A mixture of coffee and cocoa, 16% of which is coffee, costs Rs 240 per kg. Another mixture of coffee and cocoa, of which 36% is coffee, costs Rs 320 per kg. If a new mixture of coffee and cocoa costs Rs 376 per kg, then the quantity, in kg, of coffee in 10 kg of this new mixture is

Let coffee price = C Rs/kg and cocoa price = K Rs/kg.
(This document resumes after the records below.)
$ cat src/rtl/spi_ram_sched.sv
// SPI slave frame decoder and scheduler for a single-port byte RAM shared with a local port.
// Define SPI_STATUS_CMD_EN to enable command 0x05 (status byte readback).
module spi_ram_sched #(
  parameter int unsigned ADDR_W    = 10,
  parameter logic [7:0]  FILL_BYTE = 8'hFF
) (
  input  logic              clk_25m,
  input  logic              rst_n,
  input  logic              cs_start,
  input  logic              cs_end,
  input  logic              spi_rx_en,
  input  logic [7:0]        receive_byte,
  input  logic              spi_tx_en,
  output logic [7:0]        send_byte,
  output logic [ADDR_W-1:0] ram_addr,
  output logic [7:0]        ram_wdata,
  output logic              ram_we,
  output logic              ram_re,
  input  logic [7:0]        ram_rdata,
  input  logic              loc_req,
  input  logic              loc_we,
  input  logic [ADDR_W-1:0] loc_addr,
  input  logic [7:0]        loc_wdata,
  output logic              loc_gnt,
  output logic              loc_rvalid,
  output logic [7:0]        loc_rdata,
  output logic              err
);

  typedef enum logic [2:0] {
    S_IDLE, S_CMD, S_ADDR_H, S_ADDR_L,
    S_WRITE, S_READ, S_IGNORE, S_STAT
  } state_t;

  state_t            r_state, w_nx;
  logic [7:0]        r_addr_h;
  logic              r_is_wr;
  logic [ADDR_W-1:0] r_ptr;
  logic              r_re_spi;
  logic              r_spi_rd_d;
  logic [7:0]        r_loc_rdata;

  logic [ADDR_W-1:0] w_addr, w_base;
  logic w_is_wr, w_is_rd;
  logic w_cmd_ld, w_ah_ld, w_al_ld;
  logic w_spi_we, w_spi_re, w_bad;
`ifdef SPI_STATUS_CMD_EN
  logic w_is_st, w_stat_ld;
  assign w_is_st = receive_byte == 8'h05;
`endif

  assign w_is_wr = receive_byte == 8'h02;
  assign w_is_rd = receive_byte == 8'h03;
  assign w_addr  = ADDR_W'({r_addr_h, receive_byte});
  // Read entry uses the freshly received address, not the stale pointer
  assign w_base  = w_al_ld ? w_addr : r_ptr;
  assign loc_rdata = loc_rvalid ? ram_rdata : r_loc_rdata;

  always_comb begin
    w_nx     = r_state;
    w_cmd_ld = 1'b0;
    w_ah_ld  = 1'b0;
    w_al_ld  = 1'b0;
    w_spi_we = 1'b0;
    w_spi_re = 1'b0;
    w_bad    = 1'b0;
`ifdef SPI_STATUS_CMD_EN
    w_stat_ld = 1'b0;
`endif
    if (cs_start) begin
      w_nx = S_CMD;
    end else if (cs_end) begin
      w_nx = S_IDLE;
    end else begin
      unique case (r_state)
        S_CMD: if (spi_rx_en) begin
          w_cmd_ld = 1'b1;
          unique case (1'b1)
            w_is_wr, w_is_rd: w_nx = S_ADDR_H;
`ifdef SPI_STATUS_CMD_EN
            w_is_st: begin
              w_nx      = S_STAT;
              w_stat_ld = 1'b1;
            end
`endif
            default: begin
              w_nx  = S_IGNORE;
              w_bad = 1'b1;
            end
          endcase
        end
        S_ADDR_H: if (spi_rx_en) begin
          w_ah_ld = 1'b1;
          w_nx    = S_ADDR_L;
        end
        S_ADDR_L: if (spi_rx_en) begin
          w_al_ld  = 1'b1;
          w_nx     = r_is_wr ? S_WRITE : S_READ;
          w_spi_re = ~r_is_wr;
        end
        S_WRITE: w_spi_we = spi_rx_en;
        S_READ:  w_spi_re = spi_tx_en;
`ifdef SPI_STATUS_CMD_EN
        S_STAT:  w_stat_ld = spi_tx_en;
`endif
        default: ;
      endcase
    end
  end

  always_ff @(posedge clk_25m) begin
    if (!rst_n) r_state <= S_IDLE;
    else        r_state <= w_nx;
  end

  always_ff @(posedge clk_25m) begin
    if (!rst_n) begin
      r_addr_h    <= '0;
      r_is_wr     <= 1'b0;
      r_ptr       <= '0;
      r_re_spi    <= 1'b0;
      r_spi_rd_d  <= 1'b0;
      r_loc_rdata <= '0;
      send_byte   <= FILL_BYTE;
      ram_addr    <= '0;
      ram_wdata   <= '0;
      ram_we      <= 1'b0;
      ram_re      <= 1'b0;
      loc_gnt     <= 1'b0;
      loc_rvalid  <= 1'b0;
      err         <= 1'b0;
    end else begin
      ram_we     <= 1'b0;
      ram_re     <= 1'b0;
      loc_gnt    <= 1'b0;
      r_re_spi   <= w_spi_re;
      r_spi_rd_d <= ram_re & r_re_spi;
      loc_rvalid <= ram_re & ~r_re_spi;
      if (loc_rvalid) r_loc_rdata <= ram_rdata;
      if (cs_start)   err <= 1'b0;
      else if (w_bad) err <= 1'b1;
      if (w_cmd_ld) r_is_wr  <= w_is_wr;
      if (w_ah_ld)  r_addr_h <= receive_byte;
      if (w_al_ld)  r_ptr    <= w_addr;
      // SPI never stalls, so it owns the port; local waits one slot
      if (w_spi_we | w_spi_re) begin
        ram_we   <= w_spi_we;
        ram_re   <= w_spi_re;
        ram_addr <= w_base;
        r_ptr    <= w_base + ADDR_W'(1);
        if (w_spi_we) ram_wdata <= receive_byte;
      end else if (loc_req && !loc_gnt) begin
        loc_gnt  <= 1'b1;
        ram_we   <= loc_we;
        ram_re   <= ~loc_we;
        ram_addr <= loc_addr;
        if (loc_we) ram_wdata <= loc_wdata;
      end
      if (w_nx == S_READ) begin
        if (r_spi_rd_d) send_byte <= ram_rdata;
      end
`ifdef SPI_STATUS_CMD_EN
      else if (w_nx == S_STAT) begin
        if (w_stat_ld) send_byte <= {6'b0, loc_req, err};
      end
`endif
      else begin
        send_byte <= FILL_BYTE;
      end
    end
  end

endmodule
From the two given mixtures:

$$0.16C + 0.84K = 240$$

$$0.36C + 0.64K = 320$$

Multiply both equations by 100 to remove decimals:

$$16C + 84K = 24000$$ 

$$36C + 64K = 32000$$

Subtract the first from the second:

$$(36C+64K)-(16C+84K)=32000-24000$$

$$20C - 20K = 8000 \implies C - K = 400$$

Put $$C=K+400$$ into $$16C+84K=24000$$:

$$16(K+400)+84K=24000 $$

$$16K+6400+84K=24000 $$

$$100K = 17600 \implies K = 176$$

So $$C = 176 + 400 = 576$$ (Rs/kg).

For the new mixture priced at Rs 376/kg, let the coffee fraction be p. Then

$$ p\cdot 576 + (1-p)\cdot 176 = 376$$

Upon solving $$p = \tfrac{1}{2}$$

Thus, coffee is (50%) of the new mixture. In 10 kg of this mixture, coffee = $$10\times 0.5 = 5\text{kg}$$